## PROBLEM DESCRIPTION
When you reach the line containing "id_ex_flush & ~branch_taken & ~pc_write;" in the records below, start copying exactly, and stop once you have copied the line containing "end else if (id_ex_flush) begin".

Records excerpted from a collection
===== config.mk =====
export PLATFORM = sky130hd
export DESIGN_NAME = pipe_stall_apply_unit
export DESIGN_NICKNAME = d
export VERILOG_FILES = /design/src/rtl/pipe_stall_apply_unit.sv
export SDC_FILE = /design/constraint.sdc
export NUM_CORES = 1
export LEC_CHECK = 0
export CAP_MARGIN = 20
export CORE_AREA = 10 10 146 148
export CTS_CLUSTER_SIZE = 14
export DETAILED_ROUTE_END_ITERATION = 8
export DIE_AREA = 0 0 156 158
export SLEW_MARGIN = 20
export SYNTH_ARGS = -nofsm -noshare
export SYNTH_HDL_FRONTEND = slang
export SYNTH_SLANG_ARGS = --single-unit

===== constraint.sdc =====
create_clock -name clk -period 3.3 [get_ports clk]
set_clock_uncertainty 0.1 [all_clocks]
set_input_delay 0.66 -clock clk [delete_from_list [all_inputs] [get_ports clk]]
set_output_delay 0.66 -clock clk [all_outputs]
set_load 0.02 [all_outputs]

===== src/rtl/pipe_stall_apply_unit.sv =====
// pipe_stall_apply_unit: owns PC, IF/ID and ID/EX control/valid registers and
// applies the stall / flush / redirect commands from hazard detection.
// A small FSM reports pipeline condition; a watchdog flags stuck load-use stalls.
// Optional build macro: PIPE_PERF_CNT_EN adds saturating stall/flush counters.
module pipe_stall_apply_unit #(
  parameter logic [31:0] RESET_PC  = 32'h0000_0000,
  parameter int          CTRL_W    = 8,
  parameter logic [31:0] NOP_INSTR = 32'h0000_0000,
  parameter int          MAX_STALL = 4
) (
  input  logic              clk,
  input  logic              rst_n,
  input  logic              pc_write,
  input  logic              if_id_write,
  input  logic              id_ex_flush,
  input  logic              branch_taken,
  input  logic [31:0]       bta,
  input  logic [31:0]       imem_instr,
  input  logic [CTRL_W-1:0] id_ctrl,
  output logic [31:0]       pc,
  output logic [31:0]       if_id_pc,
  output logic [31:0]       if_id_instr,
  output logic              if_id_valid,
  output logic [CTRL_W-1:0] id_ex_ctrl,
  output logic              id_ex_valid,
  output logic [1:0]        pipe_state,
  output logic              stall_timeout
`ifdef PIPE_PERF_CNT_EN
  ,
  output logic [31:0]       perf_stall_cnt,
  output logic [31:0]       perf_flush_cnt
`endif
);

  typedef enum logic [1:0] {BOOT = 2'd0, RUN = 2'd1, STALL = 2'd2, REDIRECT = 2'd3} state_t;

  state_t     state, state_nxt;
  logic [7:0] stall_cnt, stall_cnt_nxt;
  logic       load_use;

  // Hazard unit never pairs a redirect with a load-use stall; redirect wins anyway.
  assign load_use   = id_ex_flush & ~branch_taken & ~pc_write;
  assign pipe_state = state;

  // Next state plus watchdog counter. The counter tracks consecutive load-use
  // cycles that keep the FSM in STALL, so after N held stall cycles it reads N.
  always_comb begin
    state_nxt     = RUN;
    stall_cnt_nxt = 8'd0;
    if (state == BOOT)     state_nxt = RUN;
    else if (branch_taken) state_nxt = REDIRECT;
    else if (load_use)     state_nxt = STALL;
    if (state_nxt == STALL)
      stall_cnt_nxt = (stall_cnt == 8'hFF) ? 8'hFF : stall_cnt + 8'd1;
  end

  // FSM state, watchdog counter and sticky timeout flag.
  always_ff @(posedge clk or negedge rst_n) begin
    if (!rst_n) begin
      state         <= BOOT;
      stall_cnt     <= 8'd0;
      stall_timeout <= 1'b0;
    end else begin
      state     <= state_nxt;
      stall_cnt <= stall_cnt_nxt;
      if (stall_cnt_nxt >= 8'(MAX_STALL)) stall_timeout <= 1'b1;
    end
  end

  // PC: redirect beats advance; advance wraps modulo 2^32.
  always_ff @(posedge clk or negedge rst_n) begin
    if (!rst_n)            pc <= RESET_PC;
    else if (branch_taken) pc <= bta;
    else if (pc_write)     pc <= pc + 32'd4;
  end

  // IF/ID: redirect squashes to NOP; the BOOT fetch is loaded but marked invalid.
  always_ff @(posedge clk or negedge rst_n) begin
    if (!rst_n) begin
      if_id_pc    <= 32'd0;
      if_id_instr <= NOP_INSTR;
      if_id_valid <= 1'b0;
    end else if (branch_taken) begin
      if_id_pc    <= bta;
      if_id_instr <= NOP_INSTR;
      if_id_valid <= 1'b0;
    end else if (if_id_write) begin
      if_id_pc    <= pc;
      if_id_instr <= imem_instr;
      if_id_valid <= (state != BOOT);
    end
  end

  // ID/EX: flush inserts a zeroed bubble, otherwise take the decoded bundle.
  always_ff @(posedge clk or negedge rst_n) begin
    if (!rst_n) begin
      id_ex_ctrl  <= '0;
      id_ex_valid <= 1'b0;
    end else if (id_ex_flush) begin
      id_ex_ctrl  <= '0;
      id_ex_valid <= 1'b0;
    end else begin
      id_ex_ctrl  <= id_ctrl;
      id_ex_valid <= if_id_valid;
    end
  end

`ifdef PIPE_PERF_CNT_EN
  // Saturating event counters: load-use stall cycles and redirect cycles.
  always_ff @(posedge clk or negedge rst_n) begin
    if (!rst_n) begin
      perf_stall_cnt <= 32'd0;
      perf_flush_cnt <= 32'd0;
    end else begin
      if (load_use && perf_stall_cnt != 32'hFFFF_FFFF)
        perf_stall_cnt <= perf_stall_cnt + 32'd1;
      if (branch_taken && perf_flush_cnt != 32'hFFFF_FFFF)
        perf_flush_cnt <= perf_flush_cnt + 32'd1;
    end
  end
`endif

endmodule


==> impl_metrics.csv <==
group,metric,value,unit
place,dp_hpwl,11.9,mm
layout,fin_cells,912,
power,cellPowerDensity,526,nW/um^2
floorplanning,core,18500,sq um
logic_synthesis,muxShareOfSynthArea,13.3,%
grt,track_usage,12.9,%
layout,multi_input_area,2140,sq um
clock_tree,clkTransAtPathRegs,50,ps
power,combPwrFrac,18.7,%
routing,vias,4265,
critical_path,critPathCaptureType,"output pin",
power,power.share.switching,26.6,%
layout,seq_area,2930,sq um
critical_path,worst_ep_arrival_time,1590,ps
power,leakage,0.00337,uW
critical_path,cp_data_required_time,2540,ps
power,power.total,4140,uW
clock_tree,root_buffer,"clkbuf_16",
clock_tree,clkSinkCount,117,
timing,hold_viol_final,0,
min_path,min_path_type,"in -> async",
timing,min_period,2350,ps
timing,setup_tns,0,ps
floorplanning,die_x,156,um
floorplanning,io_pins,187,
grt,grt_pass1_wl,25.0,mm
power,p_switching,1100,uW
routing,drc,0,
critical_path,slowest_delay,670,ps
logic_synthesis,synth-xor-area-share,3.51,%
run,max_cap_viol_count,0,
place,portBuffers,186,
routing,drt_iter0_drc,229,
grt,grt_antenna_before_repair,1,
logic_synthesis,ys_seq_elements,117,
logic_synthesis,synth_top_area_share,55.9,%
timing,period_share,71.1,%
logic_synthesis,synth_top_family_by_area,"simple AND/OR/NAND/NOR gates",
routing,via_per_inst,4.68,
logic_synthesis,async_flop_share,100,%
power,p_seq_share,40.0,%
floorplanning,start_util,28.4,%
critical_path,crit_buf_inv,1,
grt,grt_max_degree,76,
logic_synthesis,yosysWarnings,0,
critical_path,path_class,"reg -> out",
grt,grt_overflow,0,
critical_path,crit_family,"buffers and inverters",
power,clkPwrFrac,41.3,%
power,ir_drop,0.368,mV
floorplanning,die_area,24600,sq um
routing,antenna_left,0,
layout,nets,749,
power,intPower,3040,uW
grt,grt_pass1_vias,4563,
layout,layout_common_cells,"clkdlybuf4s50_1, dfrtp_1, nor2_1",
clock_tree,cts_max_level,4,
layout,drive_above_1_share,7.82,%
logic_synthesis,synth-compound-area-share,8.72,%
clock_tree,cts_tree,"yes",
layout,final_core_util,42.6,%
logic_synthesis,synth_edf_count,0,
logic_synthesis,ys_types,39,
critical_path,crit_chain,"clkdlybuf4s50_1",
routing,wl,15.8,mm
logic_synthesis,syn_area_per_cell,10.9,sq um
logic_synthesis,ys.flop_type,"dfrtp_1",
clock_tree,clock_latency,410,ps
clock_tree,hold_buffers,0,
layout,fill_cells,1729,
logic_synthesis,netlist_area,5240,sq um
critical_path,cp_max_fo,7,
routing,wl_per_cell,17.3,um
logic_synthesis,yosys.area_share.simple,14.8,%
logic_synthesis,synth_fa_ha_area_share,0.478,%
logic_synthesis,yosysTopAreaCell,"dfrtp_1",
timing,fmax,426,MHz
place,gp_routability_congestion,0.766,
timing,slew_viol_final,0,
logic_synthesis,synth_nets,562,
timing,tightest_slew,798,ps
logic_synthesis,ys_top_cells_by_area,"dfrtp_1, mux2i_1, nor2_1",
critical_path,slowest_stage,"clkdlybuf4s50_1",
timing,slew_headroom,46.8,%
critical_path,start_kind,"register",
clock_tree,clockBufferDepth,2,
timing,rsz0062_at_grt,"false",
clock_tree,cts_resized,0,
critical_path,r2r_start,"pc[2]",
routing,drt_pass1_iterations,4,
layout,final_common_cell,"clkdlybuf4s50_1",
clock_tree,postCtsSetupBuffers,0,
logic_synthesis,syn-instance-count,482,
timing,finalSetupViolations,0,
floorplanning,fp.dieH,158,um
layout,area_delta_synth_final,50.2,%
outcome,run_status,"finished, final reports clean",
layout,antenna_cells,0,
floorplanning,row_count,50,
clock_tree,cts_made_buffers,17,
place,placedCellCount,884,
critical_path,cp-startpoint,"pc[11]",
logic_synthesis,yosysSeqAreaShare,55.9,%
metal layers:
layer	part of all wire (%)	GRT usage (%)
met1	41	15.3
met2	48	20.7
met3	9.3	5.83
met4	1.0	3.73
met5	0.083	0
synthesized netlist by cell type, types with 2 or more instances:
master / instances
a211oi_1: 3
a21oi_1: 57
a31oi_1: 7
and3_1: 4
buf_1: 2
buf_2: 8
buf_4: 2
clkbuf_1: 12
clkbuf_8: 2
dfrtp_1: 117
ha_1: 2
inv_1: 9
mux2_2: 4
mux2i_1: 65
nand2_1: 21
nand3_1: 8
nand4_1: 12
nand4_2: 2
nor2_1: 77
nor2b_1: 9
nor3_1: 7
nor3_4: 3
o21ai_0: 8
or2_2: 2
or3_1: 6
xnor2_1: 6
xor2_1: 15
final timing paths:
path	end	slack, ps	cells past startpoint
max	pc[11]	950	1
min	if_id_instr[26]	290	2
max reg2reg	pc[26]	1120	6
min reg2reg	stall_cnt[0]	380	1
max in group asynchronous	stall_cnt[4]	2230	2
min in group clk	stall_cnt[0]	380	1
registers in the layout, summed over array words and instances, names as in the netlist:
register	cells
if_id_instr	32
if_id_pc	32
pc	32
id_ex_ctrl	8
stall_cnt	8
pipe_state	2
id_ex_valid	1
if_id_valid	1
stall_timeout	1
power by group through the flow:
stage	combinational, uW	sequential, uW	clock [uW]
after CTS	790	1660	1760
final	774	1650	1710
after global routing	838	1670	1840
after global placement	780	1670	0
after detailed placement	787	1680	0
after floorplan	230	1790	0
kinds of logic (layout without fill, tap and decap cells):
kind of cell,after synthesis,count (layout)
AOI/OAI and AO/OA,82,82
xor gates and xnor gates,21,21
adders and majority gates,2,2
buffers and inverters,35,231
DFF,117,117
muxes,69,69
and+or+nand+nor,156,156
area by class of cell:
| cell class | instances | share of cell area [%] |
|---|---|---|
| Tap cell | 234 | 3.72 |
| Timing Repair Buffer | 194 | 24.5 |
| Multi-Input combinational cell | 330 | 27.2 |
| Inverter | 9 | 0.430 |
| Clock buffer | 23 | 6.33 |
| Clock inverter | 5 | 0.636 |
| Sequential cell | 117 | 37.2 |
through the flow:
step / hold WS [ps] / area [sq um] / setup slack (ps)
2_1_floorplan: 264 / 5240 / 1280
3_3_place_gp: 359 / 7320 / 722
3_5_place_dp: 369 / 7320 / 703
4_1_cts: 320 / 7870 / 923
5_1_grt: 360 / 7870 / 882
6_report: 294 / 7870 / 954
Power figures use the tool's default switching activity.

## EXPECTED ANSWER
  assign load_use   = id_ex_flush & ~branch_taken & ~pc_write;
  assign pipe_state = state;

  // Next state plus watchdog counter. The counter tracks consecutive load-use
  // cycles that keep the FSM in STALL, so after N held stall cycles it reads N.
  always_comb begin
    state_nxt     = RUN;
    stall_cnt_nxt = 8'd0;
    if (state == BOOT)     state_nxt = RUN;
    else if (branch_taken) state_nxt = REDIRECT;
    else if (load_use)     state_nxt = STALL;
    if (state_nxt == STALL)
      stall_cnt_nxt = (stall_cnt == 8'hFF) ? 8'hFF : stall_cnt + 8'd1;
  end

  // FSM state, watchdog counter and sticky timeout flag.
  always_ff @(posedge clk or negedge rst_n) begin
    if (!rst_n) begin
      state         <= BOOT;
      stall_cnt     <= 8'd0;
      stall_timeout <= 1'b0;
    end else begin
      state     <= state_nxt;
      stall_cnt <= stall_cnt_nxt;
      if (stall_cnt_nxt >= 8'(MAX_STALL)) stall_timeout <= 1'b1;
    end
  end

  // PC: redirect beats advance; advance wraps modulo 2^32.
  always_ff @(posedge clk or negedge rst_n) begin
    if (!rst_n)            pc <= RESET_PC;
    else if (branch_taken) pc <= bta;
    else if (pc_write)     pc <= pc + 32'd4;
  end

  // IF/ID: redirect squashes to NOP; the BOOT fetch is loaded but marked invalid.
  always_ff @(posedge clk or negedge rst_n) begin
    if (!rst_n) begin
      if_id_pc    <= 32'd0;
      if_id_instr <= NOP_INSTR;
      if_id_valid <= 1'b0;
    end else if (branch_taken) begin
      if_id_pc    <= bta;
      if_id_instr <= NOP_INSTR;
      if_id_valid <= 1'b0;
    end else if (if_id_write) begin
      if_id_pc    <= pc;
      if_id_instr <= imem_instr;
      if_id_valid <= (state != BOOT);
    end
  end

  // ID/EX: flush inserts a zeroed bubble, otherwise take the decoded bundle.
  always_ff @(posedge clk or negedge rst_n) begin
    if (!rst_n) begin
      id_ex_ctrl  <= '0;
      id_ex_valid <= 1'b0;
    end else if (id_ex_flush) begin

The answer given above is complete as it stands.